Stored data
* * * * * * *

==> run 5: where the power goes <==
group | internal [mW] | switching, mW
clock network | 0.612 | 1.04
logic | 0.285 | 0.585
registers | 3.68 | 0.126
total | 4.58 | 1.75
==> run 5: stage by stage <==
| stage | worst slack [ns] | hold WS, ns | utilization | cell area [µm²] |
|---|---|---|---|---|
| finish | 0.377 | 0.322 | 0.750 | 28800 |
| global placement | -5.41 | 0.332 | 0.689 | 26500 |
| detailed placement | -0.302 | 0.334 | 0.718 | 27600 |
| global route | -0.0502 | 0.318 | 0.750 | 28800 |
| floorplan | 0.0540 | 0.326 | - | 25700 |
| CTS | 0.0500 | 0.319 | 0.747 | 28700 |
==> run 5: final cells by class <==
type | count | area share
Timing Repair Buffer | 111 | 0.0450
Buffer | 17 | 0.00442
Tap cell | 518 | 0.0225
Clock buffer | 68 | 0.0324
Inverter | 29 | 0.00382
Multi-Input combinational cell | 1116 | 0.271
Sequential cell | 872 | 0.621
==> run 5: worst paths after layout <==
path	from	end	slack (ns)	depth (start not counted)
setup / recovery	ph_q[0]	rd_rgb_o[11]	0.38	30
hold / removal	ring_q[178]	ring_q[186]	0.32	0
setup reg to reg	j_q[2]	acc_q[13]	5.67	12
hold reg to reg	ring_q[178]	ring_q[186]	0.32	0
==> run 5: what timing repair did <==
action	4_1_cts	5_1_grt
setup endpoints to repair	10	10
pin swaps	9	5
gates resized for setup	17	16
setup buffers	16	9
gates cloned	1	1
From an optimization exercise on the open Yosys and OpenROAD flow, aimed at small area; shortcuts taken in it are not production practice.
RTL that was checked went through simulation tests only; none was proved equivalent to the original.
Only the layout flow was run in runs 1 and 3 to 5; the RTL was not checked for function there.
No activity file was given, so power comes from the tool's default toggle rates.

`flow/flow/run.sh`:
```
#!/bin/bash
set -euo pipefail
export BUFFER_PORTS_ARGS="-buffer_cell sky130_fd_sc_hd__buf_1"
bash standard.sh > standard.log 2>&1
```
`flow/standard.sh`:
```
#!/bin/bash
# synth_recipe.tcl (not shown) runs the flow's synth.tcl, then flattens the netlist and writes it again
# the make line also repeats each setting of config.mk as NAME=value (left out here)
make -C /OpenROAD-flow-scripts/flow DESIGN_CONFIG=/design/flow/config.mk WORK_HOME=/design/flow/orfs CLKGATE_MAP_FILE= SYNTH_SCRIPT=/design/flow/synth_recipe.tcl "${@:-finish}"
```
`flow/config.mk`:
```
export PLATFORM = sky130hd
export DESIGN_NAME = bmp_stream_deframer
export DESIGN_NICKNAME = bmp_stream_deframer
export VERILOG_FILES = /design/flow/design.v
export SDC_FILE = /design/flow/constraint.sdc
export NUM_CORES = 4
export LEC_CHECK = 0
export CAP_MARGIN = 20
export CORE_MARGIN = 2
export CORE_UTILIZATION = 70
export CTS_BUF_LIST = sky130_fd_sc_hd__clkbuf_4
export PLACE_DENSITY = 0.8
export SLEW_MARGIN = 20
```
`flow/constraint.sdc`:
```
create_clock -name core_clock -period 7.0 [get_ports {clk}]
set_input_delay 1.4000 -clock core_clock [delete_from_list [all_inputs] [get_ports {clk}]]
set_output_delay 1.4000 -clock core_clock [all_outputs]
set_load 0.01 [all_outputs]
```
`flow/design.v`:
```
`timescale 1ns / 1ps
module bmp_stream_deframer (
  input  logic               clk,
  input  logic               rst,
  input  logic               in_valid,
  output logic               in_ready,
  input  logic [7:0]         data_byte,
  input  logic               end_of_stream,
  output logic               out_valid,
  input  logic               out_ready,
  output logic [1:0]         result_kind,
  output logic [7:0]         pixel_byte,
  output logic               row_end,
  output logic               image_end,
  output logic signed [31:0] image_width,
  output logic signed [31:0] image_height,
  output logic [15:0]        pixel_bits,
  output logic [31:0]        pixel_data_offset,
  output logic [1:0]         error_code
);
  localparam logic [2:0] PH_HEADER = 3'd0;
  localparam logic [2:0] PH_SKIP   = 3'd1;
  localparam logic [2:0] PH_ROW    = 3'd2;
  localparam logic [2:0] PH_PAD    = 3'd3;
  localparam logic [2:0] PH_WAIT   = 3'd4;
  localparam logic [5:0] HIDX_FIRST = 6'd2;
  localparam logic [5:0] HIDX_LAST  = 6'd55;
  logic [7:0] ib_data;
  logic       ib_eos;
  assign ib_data = data_byte;
  assign ib_eos  = end_of_stream;
  logic [2:0]  phase, phase_next;
  logic [5:0]  hidx, hidx_next;       
  logic [31:0] off_q, off_next;       
  logic [31:0] wid_q, wid_next;
  logic [31:0] hgt_q, hgt_next;       
  logic [15:0] bpp_q, bpp_next;
  logic       yield, is_hdr, is_pix, is_err;
  logic [1:0] err;
  logic       res_row_end, res_image_end;
  logic       step;
  logic off_hi_zero, off_lt54, off_eq54, off_eq55;
  logic w_pos, h_pos, empty;
  logic last_row_byte, last_image;
  logic enter_row;
  assign off_hi_zero   = (off_q[31:6] == 26'd0);
  assign off_lt54      = off_hi_zero && (off_q[5:0] < 6'd54);
  assign off_eq54      = off_hi_zero && (off_q[5:0] == 6'd54);
  assign off_eq55      = off_hi_zero && (off_q[5:0] == 6'd55);
  assign w_pos         = !wid_q[31] && (wid_q[30:0] != 31'd0);
  assign h_pos         = !hgt_q[31] && (hgt_q[30:0] != 31'd0);
  assign empty         = !(w_pos && h_pos);
  assign last_row_byte = (off_q == 32'd1) && (hidx[1:0] == 2'd2);
  assign last_image    = last_row_byte && (hgt_q == 32'd1);
  always_comb begin
    phase_next    = phase;
    hidx_next     = hidx;
    off_next      = off_q;
    wid_next      = wid_q;
    hgt_next      = hgt_q;
    bpp_next      = bpp_q;
    yield         = 1'b0;
    is_hdr        = 1'b0;
    is_pix        = 1'b0;
    err           = 2'd0;
    res_row_end   = 1'b0;
    res_image_end = 1'b0;
    enter_row     = 1'b0;
    case (phase)
      PH_HEADER: begin
        if ((hidx == 6'd2 && ib_data != 8'h42) || (hidx == 6'd3 && ib_data != 8'h4D)) begin
          yield      = 1'b1;
          err        = 2'd1;
          phase_next = PH_WAIT;
        end else begin
          case (hidx)
            6'd12: off_next[7:0]   = ib_data;
            6'd13: off_next[15:8]  = ib_data;
            6'd14: off_next[23:16] = ib_data;
            6'd15: off_next[31:24] = ib_data;
            6'd20: wid_next[7:0]   = ib_data;
            6'd21: wid_next[15:8]  = ib_data;
            6'd22: wid_next[23:16] = ib_data;
            6'd23: wid_next[31:24] = ib_data;
            6'd24: hgt_next[7:0]   = ib_data;
            6'd25: hgt_next[15:8]  = ib_data;
            6'd26: hgt_next[23:16] = ib_data;
            6'd27: hgt_next[31:24] = ib_data;
            6'd30: bpp_next[7:0]   = ib_data;
            6'd31: bpp_next[15:8]  = ib_data;
            default: ;
          endcase
          if (hidx != HIDX_LAST) begin
            hidx_next = hidx + 6'd1;
            if (ib_eos) begin
              yield = 1'b1;
              err   = 2'd2;
            end
          end else if (off_lt54) begin
            yield      = 1'b1;
            err        = 2'd3;
            phase_next = PH_WAIT;
          end else if (ib_eos && !empty) begin
            yield = 1'b1;
            err   = 2'd2;
          end else begin
            yield         = 1'b1;
            is_hdr        = 1'b1;
            res_image_end = empty;
            if (empty) begin
              phase_next = PH_WAIT;
            end else if (off_eq54) begin
              enter_row = 1'b1;
            end else begin
              phase_next = PH_SKIP;
            end
          end
        end
      end
      PH_SKIP: begin
        if (ib_eos) begin
          yield = 1'b1;
          err   = 2'd2;
        end else if (off_eq55) begin
          enter_row = 1'b1;
        end else begin
          off_next = off_q - 32'd1;
        end
      end
      PH_ROW: begin
        if (ib_eos && !last_image) begin
          yield = 1'b1;
          err   = 2'd2;
        end else begin
          yield         = 1'b1;
          is_pix        = 1'b1;
          res_row_end   = last_row_byte;
          res_image_end = last_image;
        end
        if (last_row_byte) begin
          off_next       = wid_q;
          hgt_next       = hgt_q - 32'd1;
          hidx_next[1:0] = 2'd0 - wid_q[1:0];
          if (last_image) begin
            phase_next = PH_WAIT;
          end else if (wid_q[1:0] != 2'd0) begin
            phase_next = PH_PAD;
          end
        end else if (hidx[1:0] == 2'd2) begin
          hidx_next[1:0] = 2'd0;
          off_next       = off_q - 32'd1;
        end else begin
          hidx_next[1:0] = hidx[1:0] + 2'd1;
        end
      end
      PH_PAD: begin
        if (ib_eos) begin
          yield = 1'b1;
          err   = 2'd2;
        end
        hidx_next[1:0] = hidx[1:0] + 2'd1;
        if (hidx[1:0] == 2'd3) begin
          phase_next = PH_ROW;
        end
      end
      default: ;
    endcase
    if (enter_row) begin
      off_next       = wid_q;
      hidx_next[1:0] = 2'd0;
      phase_next     = PH_ROW;
    end
    if (ib_eos) begin
      phase_next = PH_HEADER;
      hidx_next  = HIDX_FIRST;
    end
  end
  assign is_err    = yield && !is_hdr && !is_pix;
  assign in_ready  = out_ready;
  assign step      = in_valid && out_ready;
  assign out_valid = step && yield;
  assign result_kind       = {is_err, is_hdr};
  assign pixel_byte        = is_pix ? ib_data : 8'd0;
  assign row_end           = res_row_end;
  assign image_end         = res_image_end;
  assign error_code        = is_err ? err : 2'd0;
  assign image_width       = is_hdr ? wid_q : 32'd0;
  assign image_height      = is_hdr ? hgt_q : 32'd0;
  assign pixel_bits        = is_hdr ? bpp_q : 16'd0;
  assign pixel_data_offset = is_hdr ? off_q : 32'd0;
  always_ff @(posedge clk) begin
    if (rst) begin
      phase <= PH_HEADER;
      hidx  <= HIDX_FIRST;
    end else if (step) begin
      phase <= phase_next;
      hidx  <= hidx_next;
    end
  end
  always_ff @(posedge clk) begin
    if (step) begin
      off_q <= off_next;
      wid_q <= wid_next;
      hgt_q <= hgt_next;
      bpp_q <= bpp_next;
    end
  end
endmodule
```
==> summary.txt, run 1 <==
* Pwr Total at 0.00148 W
* Share of cells above drive strength 1 at 0.0597
* Post-layout min period at 5.84 ns
* DRC violations left at 0
* Final core occ at 0.810
* Syn_area_per_cell at 10.0 um^2
* CP Cell Sequence: or4_1, or3b_1, nor4_1, nor2_1, a21oi_4, buf_4, and2_1, buf_1
* Pwr dens at 177 nW/um^2
* Fin crit share at 0.834
* Tot GR Track Use at 0.365
* P&R area growth vs syn at 11.9%
* Post-synthesis register bit count at 121
* Die ar. at 11500 um^2
* Vias at 6575
* Fmax at 171 MHz
* Peak VDD IR at 0.126 mV
* Asr flop ratio synth at 0
* Layout Nets at 903
* Placer Congestion at 0.989
* Crit start category: flop
* Top cell type's share of synthesized area at 0.450
* Die Ht at 107 um
* Initial antenna violation count at 0
* Clock root buffer: clkbuf_4
* Slew @ Worst Pin at 1.06 ns
* Global-route wire length before repair at 31600 um
* Pre-antenna DRT Iters at 7
* CP max-delay cell: a21oi_4
* Setup Viol. Count Final at 0
* Synth unique cells at 60
* Leakage at 2.78 nW
* Layout Skew at 0.0212 ns
* CTS sink cnt at 121
* Synth Instances at 747
* # diodes at 0
* WL/cell at 20.3 um
* Area leader, netlist: edfxtp_1
* Port Buf Inserts at 140
* Dpl hpwl at 14400 um
* Worst slew margin at 0.293
* Largest net degree at the start of global routing at 56
* CTS buffer count at 17
* Commonest non-fill, non-tap cells in the layout: buf_1 (140), and2_1 (128), edfxtp_1 (112)
* CP endpoint kind: output port
* Net count after synthesis at 772
* Mapped cell area at 7470 um^2
* Iter 0 DRT Violations at 603
* Crit path kind: reg2out
* Warnings, synthesis at 1
* Most common cell after layout, fill and taps aside: buf_1
* Post-synth top flop: edfxtp_1
* Post-synthesis sequential area ratio at 0.474
* Post-route ant nets at 0
* Die X at 107 um
* IO Count at 141
* Grt ovf at 0
* Post-synth EDFFs at 112
* FILL cells at 663
* H-tree depth at 4
* Status: no timing/DRC/antenna violations
* TritonCTS clock tree: yes
* DRT Wirelength at 20700 um
* Min Hold Slack at 0.596 ns
* RSZ-0062 raised after global routing: no
* Max cap viols at 0
* Site Rows at 37
* Hold Buf Count CTS at 0
* Effective utilization at floorplan at 0.724
* Clock Path Buffers at 2
* Number of global-route vias before repair at 5989
* Synth area leaders: edfxtp_1 (45%), and2_1 (11%), xnor2_1 (5.2%)
* CP peak stage delay at 0.87 ns
* Placed Cells at 995
* Worst EP required at 5.60 ns
* Final hold violations at 0
* Buffer count from post-CTS setup fixing at 0
* Hold Crit Class: reg2reg
* Vias per cell at 6.42
* WP data arrival at 4.44 ns
* Worst-skew pair later-pin latency at 0.56 ns
* Setup TNS at 0 ns
* Final std cells w/o fill at 1024
* Post_cts resized at 0
* Fin. max-slew vios at 0
* Crit-path max FO at 55
* Worst-path clk slew at 0.11 ns
* Core area at 10300 um^2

* * * * * * *

Work order: Among the records above, a stretch begins at the line containing "logic | 0.285 | 0.585" and ends at the line containing "Buffer | 17 | 0.00442". Restate that stretch word for word, and nothing else.

Answer for the task:
logic | 0.285 | 0.585
registers | 3.68 | 0.126
total | 4.58 | 1.75
==> run 5: stage by stage <==
| stage | worst slack [ns] | hold WS, ns | utilization | cell area [µm²] |
|---|---|---|---|---|
| finish | 0.377 | 0.322 | 0.750 | 28800 |
| global placement | -5.41 | 0.332 | 0.689 | 26500 |
| detailed placement | -0.302 | 0.334 | 0.718 | 27600 |
| global route | -0.0502 | 0.318 | 0.750 | 28800 |
| floorplan | 0.0540 | 0.326 | - | 25700 |
| CTS | 0.0500 | 0.319 | 0.747 | 28700 |
==> run 5: final cells by class <==
type | count | area share
Timing Repair Buffer | 111 | 0.0450
Buffer | 17 | 0.00442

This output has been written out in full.